In summary, the FAO appears to be one of the main contributors to metastatic capabilities of cancer, as previously stated (Fig. 2). Inhibition of FAO through targeted interventions towards key enzymes involved in the process has been shown to reduce the invasion, migration and metastasis of cancer cells. Moreover, when FAO is upregulated and shown to be the cause of metastatic transition, a decrease in FA synthesis is coupled. As shown in the study conducted by Blucher et al. where the treatment with ACM from obese individuals increased the expression of ANGPTL4 and FAO, thereby increasing invasion and migration of breast cancer cells and, at the same time, genes involved in lipid synthesis such as SCD1, FASN, and SREBP were downregulated [85]. It was further supported by Valentino and colleagues, who observed a reduction in the level of malonyl-CoA and an increase in palmitate oxidation in metastatic prostate cancer cell lines [86]. Malonyl-CoA is an intermediate of FA synthesis that also acts as a direct inhibitor of CPT1, a rate-limiting enzyme in the β-oxidation pathway [84]. This indicates that cancer cells, while fulfilling their requisites for metastatic progression, consistently maintain a balance between lipid synthesis and catabolism.

Fig. 2
figure 2

This illustration depicts the accelerated lipid catabolism (indicated by “↑”) in cancer cells, achieved by increasing the expression of the proteins (represented in green) that regulate this process.

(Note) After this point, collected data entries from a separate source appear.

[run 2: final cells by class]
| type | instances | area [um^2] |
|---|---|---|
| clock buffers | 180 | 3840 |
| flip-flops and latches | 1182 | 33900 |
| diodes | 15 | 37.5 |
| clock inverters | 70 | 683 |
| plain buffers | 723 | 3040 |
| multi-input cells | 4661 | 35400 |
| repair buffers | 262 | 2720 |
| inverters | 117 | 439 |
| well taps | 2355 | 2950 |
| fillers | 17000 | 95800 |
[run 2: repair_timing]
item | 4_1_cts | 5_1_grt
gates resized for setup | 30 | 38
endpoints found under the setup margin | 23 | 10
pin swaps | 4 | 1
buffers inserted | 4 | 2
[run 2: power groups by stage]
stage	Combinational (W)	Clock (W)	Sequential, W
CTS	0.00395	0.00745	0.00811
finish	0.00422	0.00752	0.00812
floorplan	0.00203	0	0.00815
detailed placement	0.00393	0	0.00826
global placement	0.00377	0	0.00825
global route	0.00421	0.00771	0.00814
`config.mk`:
```
export PLATFORM = sky130hd
export DESIGN_NAME = exec_top
export DESIGN_NICKNAME = d
export VERILOG_FILES = /design/src/verilog/core_pkg.sv /design/src/verilog/reg_file.sv /design/src/verilog/issue_stage.sv /design/src/verilog/alu_unit.sv /design/src/verilog/shift_unit.sv /design/src/verilog/writeback.sv /design/src/verilog/exec_top.sv
export SDC_FILE = /design/constraint.sdc
export NUM_CORES = 1
export LEC_CHECK = 0
export ABC_AREA = 1
export CAP_MARGIN = 10
export CORE_ASPECT_RATIO = 1.2
export CORE_MARGIN = 4
export CORE_UTILIZATION = 55
export CTS_BUF_LIST = sky130_fd_sc_hd__clkbuf_2 sky130_fd_sc_hd__clkbuf_4 sky130_fd_sc_hd__clkbuf_8
export DETAILED_ROUTE_END_ITERATION = 6
export DONT_BUFFER_PORTS = 1
export GPL_TIMING_DRIVEN = 0
export MAX_ROUTING_LAYER = met4
export PLACE_DENSITY = 0.8
export SLEW_MARGIN = 20
export SYNTH_ARGS = -nofsm -noshare
export SYNTH_HDL_FRONTEND = slang
export SYNTH_SLANG_ARGS = --single-unit
export TNS_END_PERCENT = 50
```
`constraint.sdc`:
```
create_clock -name clk -period 6.4 [get_ports clk]
set_input_delay 1.28 -clock clk [delete_from_list [all_inputs] [get_ports clk]]
set_output_delay 1.28 -clock clk [all_outputs]
set_load 0.1 [all_outputs]
```
`src/verilog/core_pkg.sv`:
```
package core_pkg;

	typedef logic [7:0] data_t;
	typedef logic [3:0] reg_idx_t;

	localparam int NUM_REGS = 16;

	// Top nibble of the instruction word
	localparam logic [3:0] CLASS_IMM = 4'b0100;
	localparam logic [3:0] CLASS_RR = 4'b0101;
	localparam logic [7:0] EXT_PREFIX = 8'b0101_1111; // Overlaps CLASS_RR, checked first

	// Register-register opcodes 0..11 write R1, 14 only sets flags
	localparam logic [3:0] RR_ALU_MAX = 4'd11;
	localparam logic [3:0] RR_CMP = 4'd14;

	localparam logic [3:0] EXT_RSH = 4'd0;
	localparam logic [3:0] EXT_RSHC = 4'd1;
	localparam logic [3:0] EXT_LSH = 4'd2;
	localparam logic [3:0] EXT_LSHC = 4'd3;
	localparam logic [3:0] EXT_ROR = 4'd4;
	localparam logic [3:0] EXT_ROL = 4'd5;
	localparam logic [3:0] EXT_CMPI = 4'd9;

	typedef struct packed {
		logic [3:0] cls;
		logic [3:0] opc;
		reg_idx_t r1;
		logic [3:0] r2; // Second register or immediate nibble
	} rr_t;

	typedef struct packed {
		logic [3:0] cls;
		reg_idx_t rd;
		data_t val;
	} imm_t;

	typedef struct packed {
		logic [7:0] prefix;
		logic [3:0] opc;
		reg_idx_t rg;
	} ext_t;

	typedef union packed {
		rr_t rr_view;
		imm_t imm_view;
		ext_t ext_view;
	} instr_u;

endpackage

```
`src/verilog/reg_file.sv`:
```
`timescale 1ns/1ps

module reg_file (
	input logic clk,
	input logic rst_n,
	input core_pkg::reg_idx_t rd_a_idx,
	output core_pkg::data_t rd_a,
	input core_pkg::reg_idx_t rd_b_idx,
	output core_pkg::data_t rd_b,
	input logic wr_en,
	input core_pkg::reg_idx_t wr_idx,
	input core_pkg::data_t wr_data
);

	core_pkg::data_t regs [core_pkg::NUM_REGS];

	always_ff @(posedge clk) begin
		if (!rst_n) begin
			for (int i = 0; i < core_pkg::NUM_REGS; i++) begin
				regs[i] <= '0;
			end
		end else if (wr_en && wr_idx != '0) begin
			regs[wr_idx] <= wr_data; // R0 stays zero
		end
	end

	// Asynchronous read so the stage sees last cycle's writeback
	assign rd_a = regs[rd_a_idx];
	assign rd_b = regs[rd_b_idx];

	// R0 must never be observed nonzero, even right after a write aimed at it
	a_r0_zero: assert property (@(posedge clk) disable iff (!rst_n)
		(rd_a_idx == '0 |-> rd_a == '0) and (rd_b_idx == '0 |-> rd_b == '0));

endmodule

```
`src/verilog/issue_stage.sv`:
```
`timescale 1ns/1ps

module issue_stage (
	input logic clk,
	input logic rst_n,
	input logic in_valid,
	output logic in_ready,
	input core_pkg::instr_u in_instr,
	input logic advance,
	output logic stage_valid,
	output core_pkg::instr_u stage_instr
);

	logic load;

	// Free slot, or the held instruction leaves this edge
	assign in_ready = !stage_valid || advance;
	assign load = in_valid && in_ready;

	always_ff @(posedge clk) begin
		if (!rst_n) begin
			stage_valid <= 1'b0;
		end else if (load) begin
			stage_valid <= 1'b1;
		end else if (advance) begin
			stage_valid <= 1'b0;
		end
	end

	always_ff @(posedge clk) begin
		if (load) begin
			stage_instr <= in_instr;
		end
	end

	// Writeback stalls must leave the held instruction untouched
	a_stage_hold: assert property (@(posedge clk) disable iff (!rst_n)
		stage_valid && !advance |=> stage_valid && $stable(stage_instr));

endmodule

```
`src/verilog/alu_unit.sv`:
```
`timescale 1ns/1ps

module alu_unit (
	input core_pkg::instr_u instr,
	input core_pkg::data_t op_a,
	input core_pkg::data_t op_b,
	input logic c_in,
	output core_pkg::data_t alu_data,
	output logic alu_c,
	output logic alu_z
);

	logic [3:0] nib;
	logic [8:0] res; // Carry in bit 8
	logic is_cmp;

	assign nib = instr.rr_view.r2;
	assign is_cmp = instr.rr_view.opc == core_pkg::RR_CMP;

	always_comb begin
		case (instr.rr_view.opc)
			4'd0: res = {1'b0, op_a} + {1'b0, op_b};
			4'd1: res = {1'b0, op_a} + {1'b0, op_b} + {8'h00, c_in};
			4'd2: res = {1'b0, op_a} + {1'b0, ~op_b} + 9'd1;
			4'd3: res = {1'b0, op_a} + {1'b0, ~op_b} + {8'h00, c_in};
			4'd4: res = {c_in, op_a & op_b};
			4'd5: res = {c_in, op_a | op_b};
			4'd6: res = {c_in, op_a ^ op_b};
			4'd7: res = {c_in, ~op_b};
			4'd8: res = {1'b0, op_a} + {5'h00, nib};
			4'd9: res = {1'b0, op_a} + {5'h00, nib} + {8'h00, c_in};
			4'd10: res = {1'b0, op_a} + {5'h0f, ~nib} + 9'd1; // Nibble subtract
			4'd11: res = {1'b0, op_a} + {5'h0f, ~nib} + {8'h00, c_in};
			core_pkg::RR_CMP: res = {op_a >= op_b, op_a};
			default: res = {c_in, op_a};
		endcase
	end

	assign alu_data = res[7:0];
	assign alu_c = res[8];
	assign alu_z = is_cmp ? (op_a == op_b) : (res[7:0] == 8'h00);

endmodule

```
`src/verilog/shift_unit.sv`:
```
`timescale 1ns/1ps

module shift_unit (
	input core_pkg::instr_u instr,
	input core_pkg::data_t op_a,
	input core_pkg::data_t op_r1,
	input logic c_in,
	output core_pkg::data_t sh_data,
	output logic sh_c,
	output logic sh_z
);

	logic [3:0] opc;
	logic fill; // Bit shifted in, carry only for the odd opcodes
	core_pkg::data_t nib_ext;

	assign opc = instr.ext_view.opc;
	assign fill = c_in & opc[0];
	assign nib_ext = {4'h0, instr.ext_view.rg};

	always_comb begin
		sh_data = op_a;
		sh_c = c_in;
		case (opc)
			core_pkg::EXT_RSH, core_pkg::EXT_RSHC: begin
				sh_data = {fill, op_a[7:1]};
				sh_c = op_a[0];
			end
			core_pkg::EXT_LSH, core_pkg::EXT_LSHC: begin
				sh_data = {op_a[6:0], fill};
				sh_c = op_a[7];
			end
			core_pkg::EXT_ROR: sh_data = {op_a[0], op_a[7:1]};
			core_pkg::EXT_ROL: sh_data = {op_a[6:0], op_a[7]};
			core_pkg::EXT_CMPI: begin
				sh_data = op_r1;
				sh_c = op_r1 >= nib_ext;
			end
			default: ;
		endcase
	end

	// Compare reports equality, everything else reports a zero result
	assign sh_z = (opc == core_pkg::EXT_CMPI) ? (op_r1 == nib_ext) : (sh_data == 8'h00);

endmodule

```
`src/verilog/writeback.sv`:
```
`timescale 1ns/1ps

module writeback (
	input logic clk,
	input logic rst_n,
	input logic stage_valid,
	input core_pkg::instr_u stage_instr,
	output logic advance,
	input core_pkg::data_t alu_data,
	input logic alu_c,
	input logic alu_z,
	input core_pkg::data_t sh_data,
	input logic sh_c,
	input logic sh_z,
	output logic imm_c_hold,
	input logic res_ready,
	output logic res_valid,
	output logic res_write,
	output core_pkg::reg_idx_t res_reg,
	output core_pkg::data_t res_data,
	output logic res_c,
	output logic res_z,
	output logic wr_en,
	output core_pkg::reg_idx_t wr_idx,
	output core_pkg::data_t wr_data
);

	logic is_imm;
	logic is_ext;
	logic is_rr;
	logic nxt_write;
	logic nxt_flags;
	core_pkg::reg_idx_t nxt_reg;
	core_pkg::data_t nxt_data;
	logic nxt_c;
	logic nxt_z;
	logic c_flag;
	logic z_flag;

	assign is_imm = stage_instr.imm_view.cls == core_pkg::CLASS_IMM;
	assign is_ext = stage_instr.ext_view.prefix == core_pkg::EXT_PREFIX;
	assign is_rr = stage_instr.rr_view.cls == core_pkg::CLASS_RR && !is_ext;

	always_comb begin
		nxt_write = 1'b0;
		nxt_flags = 1'b0;
		nxt_reg = stage_instr.rr_view.r1;
		nxt_data = alu_data;
		nxt_c = alu_c;
		nxt_z = alu_z;
		if (is_imm) begin
			nxt_write = 1'b1; // Flags untouched
			nxt_reg = stage_instr.imm_view.rd;
			nxt_data = stage_instr.imm_view.val;
		end else if (is_ext) begin
			nxt_reg = stage_instr.ext_view.rg;
			nxt_data = sh_data;
			nxt_c = sh_c;
			nxt_z = sh_z;
			nxt_write = stage_instr.ext_view.opc <= core_pkg::EXT_ROL;
			nxt_flags = nxt_write || stage_instr.ext_view.opc == core_pkg::EXT_CMPI;
		end else if (is_rr) begin
			nxt_write = stage_instr.rr_view.opc <= core_pkg::RR_ALU_MAX;
			nxt_flags = nxt_write || stage_instr.rr_view.opc == core_pkg::RR_CMP;
		end
	end

	// Retire when the output register is empty or drains this edge
	assign advance = stage_valid && (!res_valid || res_ready);

	assign wr_en = advance && nxt_write;
	assign wr_idx = nxt_reg;
	assign wr_data = nxt_data;

	always_ff @(posedge clk) begin
		if (!rst_n) begin
			res_valid <= 1'b0;
			c_flag <= 1'b0;
			z_flag <= 1'b0;
		end else if (advance) begin
			res_valid <= 1'b1;
			if (nxt_flags) begin
				c_flag <= nxt_c;
				z_flag <= nxt_z;
			end
		end else if (res_ready) begin
			res_valid <= 1'b0;
		end
	end

	always_ff @(posedge clk) begin
		if (advance) begin
			res_write <= nxt_write;
			res_reg <= nxt_reg;
			res_data <= nxt_data;
		end
	end

	// Flags only move on advance, so they double as the reported flags
	assign res_c = c_flag;
	assign res_z = z_flag;
	assign imm_c_hold = c_flag;

	a_res_hold: assert property (@(posedge clk) disable iff (!rst_n)
		res_valid && !res_ready |=> res_valid
			&& $stable({res_write, res_reg, res_data, res_c, res_z}));

endmodule

```
`src/verilog/exec_top.sv`:
```
`timescale 1ns/1ps

module exec_top (
	input logic clk,
	input logic rst_n,
	input logic in_valid,
	output logic in_ready,
	input core_pkg::instr_u in_instr,
	input logic res_ready,
	output logic res_valid,
	output logic res_write,
	output core_pkg::reg_idx_t res_reg,
	output core_pkg::data_t res_data,
	output logic res_c,
	output logic res_z
);

	logic stage_valid;
	core_pkg::instr_u stage_instr;
	logic advance;
	core_pkg::reg_idx_t rd_a_idx;
	core_pkg::data_t rd_a;
	core_pkg::data_t rd_b;
	core_pkg::data_t alu_data;
	logic alu_c;
	logic alu_z;
	core_pkg::data_t sh_data;
	logic sh_c;
	logic sh_z;
	logic c_flag;
	logic wr_en;
	core_pkg::reg_idx_t wr_idx;
	core_pkg::data_t wr_data;

	// EXT needs R1 on port A for the immediate compare, its own register on port B
	assign rd_a_idx = (stage_instr.ext_view.prefix == core_pkg::EXT_PREFIX) ? 4'd1
		: stage_instr.rr_view.r1;

	issue_stage issue_stage_inst (
		.clk(clk),
		.rst_n(rst_n),
		.in_valid(in_valid),
		.in_ready(in_ready),
		.in_instr(in_instr),
		.advance(advance),
		.stage_valid(stage_valid),
		.stage_instr(stage_instr)
	);

	reg_file reg_file_inst (
		.clk(clk),
		.rst_n(rst_n),
		.rd_a_idx(rd_a_idx),
		.rd_a(rd_a),
		.rd_b_idx(stage_instr.rr_view.r2),
		.rd_b(rd_b),
		.wr_en(wr_en),
		.wr_idx(wr_idx),
		.wr_data(wr_data)
	);

	alu_unit alu_unit_inst (
		.instr(stage_instr),
		.op_a(rd_a),
		.op_b(rd_b),
		.c_in(c_flag),
		.alu_data(alu_data),
		.alu_c(alu_c),
		.alu_z(alu_z)
	);

	shift_unit shift_unit_inst (
		.instr(stage_instr),
		.op_a(rd_b),
		.op_r1(rd_a),
		.c_in(c_flag),
		.sh_data(sh_data),
		.sh_c(sh_c),
		.sh_z(sh_z)
	);

	writeback writeback_inst (
		.clk(clk),
		.rst_n(rst_n),
		.stage_valid(stage_valid),
		.stage_instr(stage_instr),
		.advance(advance),
		.alu_data(alu_data),
		.alu_c(alu_c),
		.alu_z(alu_z),
		.sh_data(sh_data),
		.sh_c(sh_c),
		.sh_z(sh_z),
		.imm_c_hold(c_flag),
		.res_ready(res_ready),
		.res_valid(res_valid),
		.res_write(res_write),
		.res_reg(res_reg),
		.res_data(res_data),
		.res_c(res_c),
		.res_z(res_z),
		.wr_en(wr_en),
		.wr_idx(wr_idx),
		.wr_data(wr_data)
	);

endmodule

```
==> out/metrics.cfg, run 1 <==
[synthesis]
synthTopCellsByCount = 279 x nand2_1, 226 x nor2_1, 196 x inv_1
synth_most_common_cell = nand2_1
postSynthAreaPerCell_um2 = 7.65
synth_ff_type = edfxtp_1
async_flop_share_pct = 0
synth_top_area_cell = edfxtp_1
syn_inst = 1556
synth_top_area_share_pct = 39.6
synth_seq_area_share_pct = 41.0
synthDistinctLibCells = 54
synth_edf_count = 157
synth.area.top_cells = edfxtp_1 40%, nand2_1 8.8%, nor2_1 7.1%, inv_1 6.2%, nand3_1 5.8%
yosys_warnings = 0
synth_seq_cells = 165
netlist_area_um2 = 11900

[floorplan]
die_h_um = 169
dieArea_um2 = 24100
die_w_um = 142
floorplan.initialDensity_pct = 56.3
fp.coreArea_um2 = 21100
rows = 58
pin_count = 37

[finish]
reg.largest.list = reg_file_inst.regs (128), issue_stage_inst.stage_instr (16), writeback_inst.res_data (8)
largest_register_ffs = 128
fin_cells = 1866
drive_above_1_share_pct = 8.28
largest-register = reg_file_inst.regs
syn_to_final_growth_pct = 6.69
nets = 1645
fill_cells = 1930

[global_routing]
grt_pass1_vias = 10900
gr-max-usage-layer = met2
grtUsageMet1_pct = 42.1
grt_max_degree = 25
gr-usage-met3_pct = 5.26
use_met2_pct = 61.5
grt.total_usage_pct = 36.7
grt_overflow_total = 0
grt_pass1_wl_um = 64400
antenna_found_initial = 1

[setup_path]
r2r_slack_ps = 330
cp.arrival_ps = 6280
crit_required_ps = 6610
crit_fanout = 10
reg2regPathDepth = 29
cp_common_cell = inv_1
end_kind = flop
max_stage_delay_ps = 560
cpMaxStageDelayCell = edfxtp_1
critPathLaunchType = flop
worstSetupPathType = flop to flop

[clock_tree]
clk_pin_slew_ps = 100
hold_buffers = 0
cts_max_path_buffers = 2
clock_sinks = 165
clk_latency_ps = 480
cts_buffers = 17
root_buffer = clkbuf_8
htree_num_levels = 4
tritoncts = built

[power]
power.total_mw = 3.17
leakage_nw = 5.34
ir_drop_mv = 0.268
p_per_area_nw_per_um2 = 250

[routing]
dr_total_vias = 11500
firstDrtPassIters = 6
ant_nets = 0
wl_um = 42700
drc_errors = 0
drt-wirelength-per-cell_um = 22.9
drtIter0Drc = 1574
viasPerCell = 6.16

[timing]
fin_crit_sh_pct = 94.8
relSlewSlack_pct = 26.5
drv_slew = 0
tns_ps = 0
finClkSkew_ps = 19.9
rsz0062_at_grt = false
hold_viol = 0
worstMarginPinSlew_ps = 1100
fin_crit_ps = 6070
fmax_mhz = 165
setup_viol = 0

[run_status]
status = complete, no violations

[placed_design]
gp_congestion = 1.09
port_buffers = 0
place_inst = 1833
place_hpwl_um = 33000

[worst_hold_path]
hp-class = flop to flop
holdPathStages = 2

[flow_run]
maxCapViolCount = 0

critical path: cells and delay by family (launching register included):
| kind | cells | cell delay [ps] |
|---|---|---|
| buffers and inverters | 8 | 1650 |
| AO/OA/AOI/OAI | 7 | 1350 |
| AND/OR/NAND/NOR | 12 | 1740 |
| adder cells (fa/ha/maj) | 1 | 280 |
| XOR/XNOR | 1 | 200 |
| flip-flops | 1 | 560 |
where the power goes:
| group | internal (mW) | switching [mW] | total, mW |
|---|---|---|---|
| sequential | 1.23 | 0.0867 | 1.32 |
| combinational | 0.297 | 0.748 | 1.04 |
| clock | 0.364 | 0.440 | 0.804 |
placed cells by master, fill, tap and decap left out, drive strengths merged, types with 2 or more instances in the layout:
cell / Yosys / layout
nand4: 7 / 7
o311ai: 2 / 2
ha: 39 / 39
o21ai: 128 / 128
a2111oi: 2 / 2
o22ai: 7 / 7
edfxtp: 157 / 157
a41oi: 2 / 2
o2111ai: 3 / 3
a211oi: 4 / 4
conb: 1 / 8
o221ai: 13 / 13
xor2: 12 / 12
fa: 4 / 4
o31ai: 3 / 3
nand3b: 3 / 3
a31oi: 2 / 2
mux2i: 13 / 13
a221oi: 4 / 4
buf: 48 / 49
bufinv: 0 / 2
o211ai: 30 / 30
a21oi: 127 / 127
dfxtp: 8 / 8
clkbuf: 24 / 41
and2: 15 / 15
clkinv: 4 / 9
or2: 2 / 2
nor2: 231 / 231
nand3: 145 / 145
a21boi: 2 / 2
inv: 201 / 208
nand2: 291 / 291
nor4: 2 / 2
o21bai: 8 / 8
xnor2: 3 / 3
nor3: 7 / 7
final cells by class:
cell class                      instances  area, um2  share of cell area [%]
Antenna cell                            1       2.50                  0.0197
Buffer                                 71        414                    3.26
Clock buffer                           18        241                    1.90
Clock inverter                         14        164                    1.29
Inverter                              205        769                    6.06
Multi-Input combinational cell       1121       5880                    46.3
Sequential cell                       165       4880                    38.4
Tap cell                              270        338                    2.66
Timing Repair Buffer                    1       7.51                  0.0591
final timing paths:
| kind | from | to |
|---|---|---|
| min | issue_stage_inst.stage_valid$_SDFFE_PN0P_ | writeback_inst.res_valid$_SDFFE_PN0P_ |
| max reg2reg | issue_stage_inst.stage_instr[10]$_DFFE_PP_ | reg_file_inst.regs[11][4]$_SDFFCE_PN0P_ |
| min reg2reg | issue_stage_inst.stage_valid$_SDFFE_PN0P_ | writeback_inst.res_valid$_SDFFE_PN0P_ |
| max | issue_stage_inst.stage_instr[10]$_DFFE_PP_ | reg_file_inst.regs[11][4]$_SDFFCE_PN0P_ |
metal layers:
metal / share of wire [%] / up-vias
li1: - / 5279
met1: 36 / 5301
met2: 50 / 750
met3: 8.5 / 167
met4: 6.3 / 0
met5: 0 / -
logic make-up (layout without fill, tap and decap cells):
kind of cell / after synthesis / count (layout) / synth area share [%]
and+or+nand+nor: 703 / 703 / 25.4
AOI/OAI and AO/OA: 338 / 338 / 16.6
buffers and inverters: 277 / 309 / 9.95
DFF: 165 / 165 / 41.0
adders and majority gates: 43 / 43 / 4.77
xor gates and xnor gates: 15 / 15 / 1.10
muxes: 14 / 14 / 1.19
other: 1 / 9 / 0.0315
through the flow:
stage	instance area, um2	worst slack (ps)	utilization, %	hold WS [ps]
2_1_floorplan	11900	1750	-	483
5_1_grt	12700	64.4	60.1	574
3_3_place_gp	12300	159	58.1	509
6_report	12700	331	60.1	556
3_5_place_dp	12300	162	58.1	535
4_1_cts	12700	131	60.0	552
what timing repair did:
action                                  CTS  global route
resized for setup                         0            12
endpoints found under the setup margin    0            92
buffers inserted                          0             1
No activity file was read; power rests on OpenSTA's default activity.
==> inputs of run 2 (changes only) <==
--- a/config.mk
+++ b/config.mk
@@ -19,5 +19,6 @@
 export SLEW_MARGIN = 20
 export SYNTH_ARGS = -nofsm -noshare
 export SYNTH_HDL_FRONTEND = slang
+export SYNTH_HIERARCHICAL = 1
 export SYNTH_SLANG_ARGS = --single-unit
 export TNS_END_PERCENT = 50
==> run 2 against run 1 <==
Synthesized cell count rose by 17%. Power barely moved. Maximum frequency rose by 0.38%. Critical path type unchanged. Largest cell class unchanged.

These modifications culminate in the increase of plasticity and promote cancer cell invasion and migration. Moreover, the figure elucidates the process of cytosolic lipolysis from the intracellular lipid storage and activation of fatty acid to assist the transportation into mitochondria to undergo β-oxidation for energy production. ACOX1, Acyl-CoA oxidase 1; ACSLs, Acyl-CoA synthetase long-chain family proteins; ATGL, Adipose triglyceride lipase; ATP, Adenosine triphosphate; CACT, Carnitine-acylcarnitine translocase; CoA, Coenzyme A; CPT1, Carnitine palmitoyltransferase 1; CPT2, Carnitine palmitoyltransferase 2; DAG, Diacylglycerol; ECH1, Enoyl-CoA hydratase 1; FA, Fatty acids; FAD, Flavin adenine dinucleotide; HSL, Hormone-sensitive lipase; MAG, Monoacylglycerol; MGL, Monoacylglycerol lipase; TAG, Triacylglycerol; TCA, Tricarboxylic acid

5 Lipid peroxidation and tumor cell plasticity

Lipid peroxidation is a biological process that occurs when free radicals interact with lipids, resulting in the production of lipid peroxyl radicals and hydroperoxides [89]. Typically, lipid peroxidation is linked to cellular damage and aging [90]. However, emerging research has revealed its intriguing potential in impeding cancer progression through a specific type of programmed cell death known as ferroptosis [91, 92]. Ferroptosis is a regulated mechanism characterized by the accumulation of lipid peroxides, which involves alteration in iron metabolism and the depletion of intracellular antioxidants, particularly glutathione (GSH) [91, 92]. GSH peroxidase 4 (GPX4), an essential selenoenzyme, utilizes GSH as a co-factor to prevent lipid peroxidation of cell membranes, particularly during times of increased oxidative stress [93]. In subsequent discussions, we aim to elucidate the significance of lipid peroxidation in the plasticity of tumors and the associated resistance (Table 4).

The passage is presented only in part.